タダノ、20年4~6月売上は買収で7%増の432億円だが、10億円の純損失

 ㈱タダノが7月31日に発表した2021年3月期第1四半期(4~6月)連結業績によると、売上高は、432 億1千3百万円(前年同期比107.0%)、海外売上高比率は60.5%となった。うち、日本向け売上高は、建設用クレーン・車両搭載型クレーン・高所作業車が揃って減少し、170 億7千1百万円(前年同期比80.4%)。海外向け売上高は、2019 年7月31 日に買収を完了したDemag ブランドのクレーン事業連結により、米州・欧州において増加し、261 億4千1百万円(前年同期比136.5%)となった。

 売上増加の一方で、Demag 製品を中心とした構成の変化により売上原価率は悪化、また経費削減に努めたものの、Demag 事業連結の影響で販売費及び一般管理費は増加した。営業利益は5億6千9百万円の損失(前年同期14 億4千万円の利益)、経常利益は7億9千6百万円の損失(前年同期13億5千6百万円の利益)となった。親会社株主に帰属する四半期純利益は10 億5百万円の損失(前年同期6億3千9百万円の利益)となった。(数値表記は原文尊重)

 タダノ2021年3月期第1四半期データ

 4~6月期におけるわが国経済は、新型コロナウイルス感染症の影響により、設備投資や輸出は低迷し、景気は極めて厳しい状況にある。海外においては、経済活動の再開が段階的に進む一方で、新型コロナウイルスの感染拡大、原油価格の低迷や点在する地政学的リスクもあり、景気は極めて厳しい状況にある。タダノの関連業界は、日本では、緊急事態宣言発令に伴う建設工事中断等で稼働は一時的に低下し、需要は大幅に減少。海外では、各国政府のロックダウン等の影響を受け、全ての地域で需要が減少した。
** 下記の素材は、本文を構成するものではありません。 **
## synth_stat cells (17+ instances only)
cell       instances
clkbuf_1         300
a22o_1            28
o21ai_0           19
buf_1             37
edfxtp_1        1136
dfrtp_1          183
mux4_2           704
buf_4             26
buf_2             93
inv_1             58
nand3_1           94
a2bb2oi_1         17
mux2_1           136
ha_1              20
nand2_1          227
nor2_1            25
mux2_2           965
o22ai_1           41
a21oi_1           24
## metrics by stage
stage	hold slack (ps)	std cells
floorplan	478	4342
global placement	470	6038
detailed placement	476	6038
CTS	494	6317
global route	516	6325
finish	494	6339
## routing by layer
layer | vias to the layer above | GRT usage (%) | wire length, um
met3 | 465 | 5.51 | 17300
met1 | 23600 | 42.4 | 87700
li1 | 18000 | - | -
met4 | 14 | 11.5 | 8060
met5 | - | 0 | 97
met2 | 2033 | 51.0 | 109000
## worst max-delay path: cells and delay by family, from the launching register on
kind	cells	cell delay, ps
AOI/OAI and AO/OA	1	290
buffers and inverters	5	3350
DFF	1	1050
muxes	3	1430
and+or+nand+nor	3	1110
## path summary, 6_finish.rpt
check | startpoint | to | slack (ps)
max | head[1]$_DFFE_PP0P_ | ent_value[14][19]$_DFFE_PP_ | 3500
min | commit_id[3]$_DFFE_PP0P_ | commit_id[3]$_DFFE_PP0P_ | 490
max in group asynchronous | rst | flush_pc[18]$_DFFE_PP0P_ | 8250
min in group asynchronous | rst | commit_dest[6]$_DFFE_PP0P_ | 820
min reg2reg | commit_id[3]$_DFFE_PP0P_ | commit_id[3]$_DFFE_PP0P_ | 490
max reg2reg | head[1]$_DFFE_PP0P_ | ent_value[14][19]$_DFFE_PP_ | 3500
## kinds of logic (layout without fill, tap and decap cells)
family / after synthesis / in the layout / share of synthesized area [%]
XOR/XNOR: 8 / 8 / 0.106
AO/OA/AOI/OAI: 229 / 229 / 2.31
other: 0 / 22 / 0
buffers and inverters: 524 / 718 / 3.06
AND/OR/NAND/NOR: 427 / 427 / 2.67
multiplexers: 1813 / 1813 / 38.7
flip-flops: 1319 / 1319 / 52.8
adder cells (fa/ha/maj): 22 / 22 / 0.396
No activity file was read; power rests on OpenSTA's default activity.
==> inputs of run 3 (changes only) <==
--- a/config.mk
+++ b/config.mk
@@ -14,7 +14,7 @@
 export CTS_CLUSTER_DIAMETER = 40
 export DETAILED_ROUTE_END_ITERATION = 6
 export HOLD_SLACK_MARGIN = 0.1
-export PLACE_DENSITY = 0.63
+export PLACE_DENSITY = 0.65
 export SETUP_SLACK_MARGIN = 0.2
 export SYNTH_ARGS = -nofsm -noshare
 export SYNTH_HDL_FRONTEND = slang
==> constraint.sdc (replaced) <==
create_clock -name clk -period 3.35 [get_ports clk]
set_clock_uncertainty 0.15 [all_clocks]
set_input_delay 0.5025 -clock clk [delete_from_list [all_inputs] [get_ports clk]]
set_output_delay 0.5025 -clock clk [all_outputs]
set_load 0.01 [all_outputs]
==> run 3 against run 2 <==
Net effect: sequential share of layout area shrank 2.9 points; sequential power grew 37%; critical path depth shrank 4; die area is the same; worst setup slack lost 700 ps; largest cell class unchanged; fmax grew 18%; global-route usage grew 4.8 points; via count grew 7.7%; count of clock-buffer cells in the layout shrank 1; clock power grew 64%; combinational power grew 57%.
===== src/rtl/alu_scalar_issue.sv =====
// alu_scalar_issue: initiator-side front end for the scalar ALU.
// Requests come in over a valid/ready handshake. The operands and the select
// code are registered onto the ALU inputs and held for SETTLE_CYCLES. The
// ALU result and flags are then captured into a registered response, which
// has its own valid/ready handshake.
// Optional feature: define ALU_ISSUE_DIVZERO_EN to intercept div/mod by zero.
// An intercepted operation returns zero with rsp_err set.
module alu_scalar_issue #(
  parameter int WIDTH         = 32,
  parameter int SETTLE_CYCLES = 2,
  parameter int CNT_WIDTH     = 16
) (
  input  logic                 clk,
  input  logic                 rst_n,
  input  logic                 req_valid,
  output logic                 req_ready,
  input  logic [WIDTH-1:0]     req_a,
  input  logic [WIDTH-1:0]     req_b,
  input  logic [2:0]           req_op,
  output logic [WIDTH-1:0]     alu_a,
  output logic [WIDTH-1:0]     alu_b,
  output logic [2:0]           alu_sel,
  input  logic [WIDTH-1:0]     alu_c,
  input  logic [3:0]           alu_flags,
  output logic                 rsp_valid,
  input  logic                 rsp_ready,
  output logic [WIDTH-1:0]     rsp_c,
  output logic [3:0]           rsp_flags,
  output logic                 rsp_err,
  output logic                 busy,
  output logic [CNT_WIDTH-1:0] ops_done
);

  typedef enum logic [1:0] {IDLE, SETTLE, HOLD} state_t;

  localparam logic [3:0]           SETTLE_LOAD = 4'(SETTLE_CYCLES - 1);
  localparam logic [CNT_WIDTH-1:0] CNT_ONE     = CNT_WIDTH'(1);

  state_t     state, state_nx;
  logic [3:0] settle_cnt;
  logic       accept;
  logic       capture;
  logic       consume;

  // Handshake status. req_ready is also gated by rst_n so that a request
  // cannot appear accepted while the block is held in reset.
  always_comb begin
    req_ready = (state == IDLE) && rst_n;
    busy      = (state != IDLE);
    accept    = req_valid && req_ready;
    capture   = (state == SETTLE) && (settle_cnt == 4'd0);
    consume   = (state == HOLD) && rsp_ready;
  end

  // State register.
  always_ff @(posedge clk or negedge rst_n) begin
    if (!rst_n) state <= IDLE;
    else        state <= state_nx;
  end

  // Next-state logic: IDLE -> SETTLE on accept, SETTLE -> HOLD on capture, HOLD -> IDLE on handoff.
  always_comb begin
    state_nx = state;
    case (state)
      IDLE:    if (accept)  state_nx = SETTLE;
      SETTLE:  if (capture) state_nx = HOLD;
      HOLD:    if (consume) state_nx = IDLE;
      default: state_nx = IDLE;
    endcase
  end

  // ALU input drive registers. These change only when a request is accepted.
  always_ff @(posedge clk or negedge rst_n) begin
    if (!rst_n) begin
      alu_a   <= '0;
      alu_b   <= '0;
      alu_sel <= '0;
    end else if (accept) begin
      alu_a   <= req_a;
      alu_b   <= req_b;
      alu_sel <= req_op;
    end
  end

  // Settle counter. It is loaded on accept and counts down to the capture cycle.
  always_ff @(posedge clk or negedge rst_n) begin
    if (!rst_n)                                   settle_cnt <= '0;
    else if (accept)                              settle_cnt <= SETTLE_LOAD;
    else if (state == SETTLE && settle_cnt != '0) settle_cnt <= settle_cnt - 4'd1;
  end

`ifdef ALU_ISSUE_DIVZERO_EN
  logic divzero;

  // Record at acceptance whether the operation is a div/mod by zero.
  always_ff @(posedge clk or negedge rst_n) begin
    if (!rst_n)      divzero <= 1'b0;
    else if (accept) divzero <= ((req_op == 3'd5) || (req_op == 3'd6)) && (req_b == '0);
  end

  // Response capture. A div/mod by zero replaces the ALU output with zero and
  // sets rsp_err. rsp_err stays set until the next operation is accepted.
  always_ff @(posedge clk or negedge rst_n) begin
    if (!rst_n) begin
      rsp_c     <= '0;
      rsp_flags <= '0;
      rsp_err   <= 1'b0;
    end else if (capture) begin
      rsp_c     <= divzero ? '0 : alu_c;
      rsp_flags <= divzero ? 4'b0000 : alu_flags;
      rsp_err   <= divzero;
    end else if (accept) begin
      rsp_err   <= 1'b0;
    end
  end
`else
  // Response capture of the ALU result and flags.
  always_ff @(posedge clk or negedge rst_n) begin
    if (!rst_n) begin
      rsp_c     <= '0;
      rsp_flags <= '0;
    end else if (capture) begin
      rsp_c     <= alu_c;
      rsp_flags <= alu_flags;
    end
  end

  assign rsp_err = 1'b0;
`endif

  // Response valid flag and completed-operation counter. The counter wraps.
  always_ff @(posedge clk or negedge rst_n) begin
    if (!rst_n) begin
      rsp_valid <= 1'b0;
      ops_done  <= '0;
    end else if (capture) begin
      rsp_valid <= 1'b1;
    end else if (consume) begin
      rsp_valid <= 1'b0;
      ops_done  <= ops_done + CNT_ONE;
    end
  end

endmodule


===== config.mk =====
export PLATFORM = sky130hd
export DESIGN_NAME = alu_scalar_issue
export DESIGN_NICKNAME = d
export VERILOG_FILES = /design/src/rtl/alu_scalar_issue.sv
export SDC_FILE = /design/constraint.sdc
export NUM_CORES = 1
export LEC_CHECK = 0
export BUFFER_PORTS_ARGS = -buffer_cell sky130_fd_sc_hd__buf_2
export CAP_MARGIN = 20
export CORE_UTILIZATION = 23
export CTS_BUF_LIST = sky130_fd_sc_hd__clkbuf_8
export DETAILED_ROUTE_END_ITERATION = 10
export HOLD_SLACK_MARGIN = 0.02
export MAX_ROUTING_LAYER = met4
export PLACE_DENSITY_LB_ADDON = 0.2
export SLEW_MARGIN = 15
export SYNTH_ARGS = -nofsm -noshare
export SYNTH_HDL_FRONTEND = slang
export SYNTH_SLANG_ARGS = --single-unit
export TNS_END_PERCENT = 100

===== constraint.sdc =====
create_clock -name clk -period 2.2 [get_ports clk]
set_input_delay 0.11 -clock clk [delete_from_list [all_inputs] [get_ports clk]]
set_output_delay 0.11 -clock clk [all_outputs]
set_load 0.01 [all_outputs]

==> qor.log <==
[global_route] pin count of the biggest net entering global routing 66
[drt] detail-routed net length per standard cell 13.02 um
[drt] number of nets with antenna violations after routing 0
[run_status] outcome complete, no violations
[drt] vias post-DR 3,770
[yosys] Post-synth top cells dfrtp_1, mux2_2, mux2_4, nand2_1, xor2_1
[yosys] cell area after technology mapping 0.004955 mm2
[sta] TNS Setup 0 ps
[cts] total clock buffers created by CTS 17
[layout] net total in the final layout 772
[yosys] most instantiated library cell after synthesis dfrtp_1
[cts] TritonCTS sink count 126
[drt] DRC 0
[yosys] Main synth FF type dfrtp_1
[sta] Fmax achieved 542.6 MHz
[worst_setup_path] Worst Path Required 2510 ps
[yosys] EDFF count, synth 0
[sta] worst hold margin 291.0 ps
[sta] Slew @ Worst Pin 823.1 ps
[yosys] Avg Inst Size Synth 15.53 um2
[run] number of max-cap violations 0
[floorplan] die boundary height 148.8 um
[worst_setup_path] cell chain of the critical path inv_1, ha_1, or3b_4, nand2b_4, buf_12, mux2_4
[floorplan] Std-Cell Core Area 0.02109 mm2
[sta] Final Max Slew Viols 0
[layout] fraction of layout cells with a size suffix above 1 0.5423
[sta] crit path time final 1843 ps
[cts] count of cells resized by post-cts repair 0
[worst_setup_path] Worst path max stage delay 400 ps
[placed_design] gp weighted congestion 0.7057
[layout] utilization after layout 0.3717
[sta] hold violation count in the final report 0
[floorplan] Initial Utilization 0.2350
[worst_setup_path] crit end category flop
[global_route] via count of the first global-routing pass 3,918
[cts] largest buffer count on any clock path 2
[layout] area added between synthesis and finish 58.18%
[global_route] Remaining Overflow, GRT 0
[yosys] cells taking the most area after synthesis dfrtp_1, mux2_2, mux2_4
[yosys] Mapped Nets 429
[yosys] fraction of post-synthesis cell area in the top cell type by area 0.6364
[yosys] post-synthesis register bit count 126
[floorplan] Cell Rows 53
[pwr] leak pwr 3.863 nW
[cts] Skew-Pair Late Insertion Delay 430 ps
[cts] Clock Tree Root clkbuf_8
[layout] diodes inserted 0
[drt] iteration-0 DRC count of the detailed router 97
[yosys] library cell occupying the most area in the post-synthesis netlist dfrtp_1
[global_route] Overall Global Routing Usage 0.1170
[global_route] first-pass GRT wire length 19,420 um
[sta] worst slew margin relative to its limit 0.4513
[yosys] distinct cell type count after synthesis 30
[worst_setup_path] cell type of the slowest stage on the worst timing path or3b_4
[worst_setup_path] category of the worst setup path launch point flop
[worst_setup_path] category of the most critical setup path flop to flop
[floorplan] total I/O pin count 230
[sta] Final Setup Violations 0
[cts] clock slew at the register clock pins of the worst setup and hold paths 70 ps
[yosys] share of the yosys chip area belonging to registers 0.6364
[worst_setup_path] Crit path buffers/inverters 2
[global_route] antenna violations before repair 0
[drt] Via density 3.977
[floorplan] total die area 0.02213 mm2
[yosys] proportion of register bits with asynchronous set or reset after synthesis 1.000
[sta] fin crit share 0.8378
[floorplan] die boundary width 148.8 um
[cts] maximum level of the CTS H-tree 4
[drt] number of detailed-route iterations in the first pass 4
[yosys] number of cells produced by synthesis 319
[sta] Clock Skews 10.10 ps
[placed_design] estimated wirelength of the detail-placed design 8366 um
[pwr] PwrDens 1219 mW/mm2
[worst_setup_path] family with the most delay on the worst path simple AND/OR/NAND/NOR gates
[yosys] Yosys Warn Count 0
[cts] TritonCTS clock tree built
[worst_setup_path] CP Data Arrival Time 2150 ps
[drt] total wirelength of the detailed-routed design 12,340 um
[pwr] peak supply drop 0.4784 mV
[placed_design] PortBufs 228
[worst_hold_path] class of the most critical hold timing path input port to flop
[worst_setup_path] Worst Path Max Fanout 38
[sta] unrepaired setup endpoints after global routing no
==> flip-flops by register name (all words and copies together), names as in the netlist, 2 cells and up <==
name,flops
ops_done,16
state,2
alu_a,32
alu_b,32
rsp_c,32
settle_cnt,4
rsp_flags,4
alu_sel,3
==> power by group <==
group          switching, mW  internal (mW)
combinational           1.65           2.03
sequential             0.541           3.38
clock                  0.887           1.06
total                   3.08           6.47
==> final cells by class <==
| cell class | instances | area (um2) |
|---|---|---|
| Fill cell | 2072 | 13250 |
| Sequential cell | 126 | 3153 |
| Timing Repair Buffer | 338 | 2257 |
| Multi-Input combinational cell | 174 | 1689 |
| Tap cell | 275 | 344.1 |
| Clock buffer | 20 | 275.3 |
| Clock inverter | 10 | 100.1 |
| Inverter | 5 | 18.77 |
==> logic make-up (layout without fill, tap and decap cells) <==
group,count (synthesis),count (layout),share of synthesized area
DFF,126,126,0.6364
muxes,103,103,0.2477
and+or+nand+nor,46,46,0.04950
buffers and inverters,19,373,0.02323
xor gates and xnor gates,17,17,0.03005
AOI/OAI and AO/OA,4,4,0.004797
adders and majority gates,3,3,0.007577
other,1,1,0.0007568
==> placed cells by master, fill, tap and decap left out, types with 2 or more instances in the layout <==
cell type,Yosys,routed
nor2_1,8,8
nor3_1,4,4
dlygate4sd3_1,0,105
buf_4,3,4
xnor2_1,7,7
dfrtp_1,126,126
nand2_1,12,12
inv_1,5,9
clkinvlp_4,0,2
clkinv_2,0,2
bufinv_16,0,2
nand3_1,7,7
xor2_1,10,10
clkbuf_8,0,20
nand4_1,2,2
buf_12,0,2
and3_1,3,3
mux2_2,85,85
a21oi_1,2,2
mux2_4,18,18
buf_2,8,227
ha_1,3,3
==> through the flow <==
stage / instance area, um2 / setup WS, ps / power, mW / cells
final: 7838 / 356.9 / 9.551 / 948
after detailed placement: 6411 / 370.0 / 7.548 / 813
after global placement: 6411 / 407.2 / 7.443 / 813
after CTS: 7838 / 351.2 / 9.737 / 948
after floorplan: 4955 / 382.8 / 6.016 / 319
after global routing: 7838 / 284.9 / 10.21 / 948
==> layer usage <==
metal  track usage  vias to the layer above  part of all wire
li1              -                     1789                 -
met1        0.1301                     1836              0.41
met3       0.02997                       16             0.041
met2        0.1956                      129              0.53
met5             -                        -                 0
met4       0.05612                        0             0.024
==> worst paths after layout <==
check | start | end | slack, ps | cells past startpoint
min in group asynchronous | rst_n | rsp_c[20]$_DFFE_PN0N_ | 440 | 3
max in group asynchronous | rst_n | alu_b[6]$_DFFE_PN0P_ | 1190 | 3
max reg2reg | settle_cnt[0]$_DFFE_PN0P_ | rsp_c[22]$_DFFE_PN0N_ | 360 | 6
min | req_valid | settle_cnt[3]$_DFFE_PN0P_ | 290 | 4
max | settle_cnt[0]$_DFFE_PN0P_ | rsp_c[22]$_DFFE_PN0N_ | 360 | 6
min reg2reg | rsp_valid$_DFFE_PN0P_ | rsp_valid$_DFFE_PN0P_ | 480 | 2
==> worst register-to-register path: stages, from the launching register on <==
cell and delay [ps]:
dfrtp_1 370, inv_1 120, ha_1 160, or3b_4 400, nand2b_4 160, buf_12 200, mux2_4 330
==> what timing repair did <==
item,4_1_cts,5_1_grt
setup buffers,0,0
hold buffers,105,0
endpoints found under the hold margin,231,0
Note: power is estimated with default switching activity, not from simulation.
 また、2018 年1月19 日に公表した米国排ガス規制の緩和措置に関する自己申告については、現在、米国当局(環境保護庁・司法省)との協議が進行中。協議の終了時期は見通せていないが、今後、開示が必要な事由が判明次第、適時適切に対応する。なお、現在は、最も厳しい規制に適合するエンジンを搭載した建設用クレーンのみを販売しており、北米での販売に影響は出ていないとしている。

■セグメント別状況

1)日本

 日本向け売上は、建設用クレーン・車両搭載型クレーン・高所作業車が揃って減少した。また、海外向け売上も減少し、その結果、売上高は281 億3千7百万円(前年同期比76.3%)、営業利益は21 億7千9百万円(前年同期比48.3%)となった。

2)欧州

 建設用クレーン売上は、建設用クレーンの需要が減少する中、Demag 事業連結により、売上高は171 億8百万円(前年同期比164.6%)、営業利益は16 億3千万円の損失(前年同期5 億3千万円の営業損失)となった。

3)米州

 建設用クレーンの需要が減少する中、Demag 製品の寄与もあり、売上高は115 億2千7百万円(前年同期比197.4%)、営業利益は2億4千7百万円(前年同期1千1百万円の営業損失)となった。

4)その他

 建設用クレーンの需要が減少する中、売上高は31 億4千5百万円(前年同期比65.6%)、営業利益は8千9百万円の損失(前年同期は2億1千1百万円の営業利益)となった。

■主要品目別の状況

1)建設用クレーン

 日本向け売上は、需要が減少する中、59 億1千3百万円(前年同期比76.5%)となった。海外向け売上は、すべての地域で需要が減少する中、Demag 事業連結により米州・欧州において売上が増加し、206 億5千3百万円(前年同期比131.8%)となった。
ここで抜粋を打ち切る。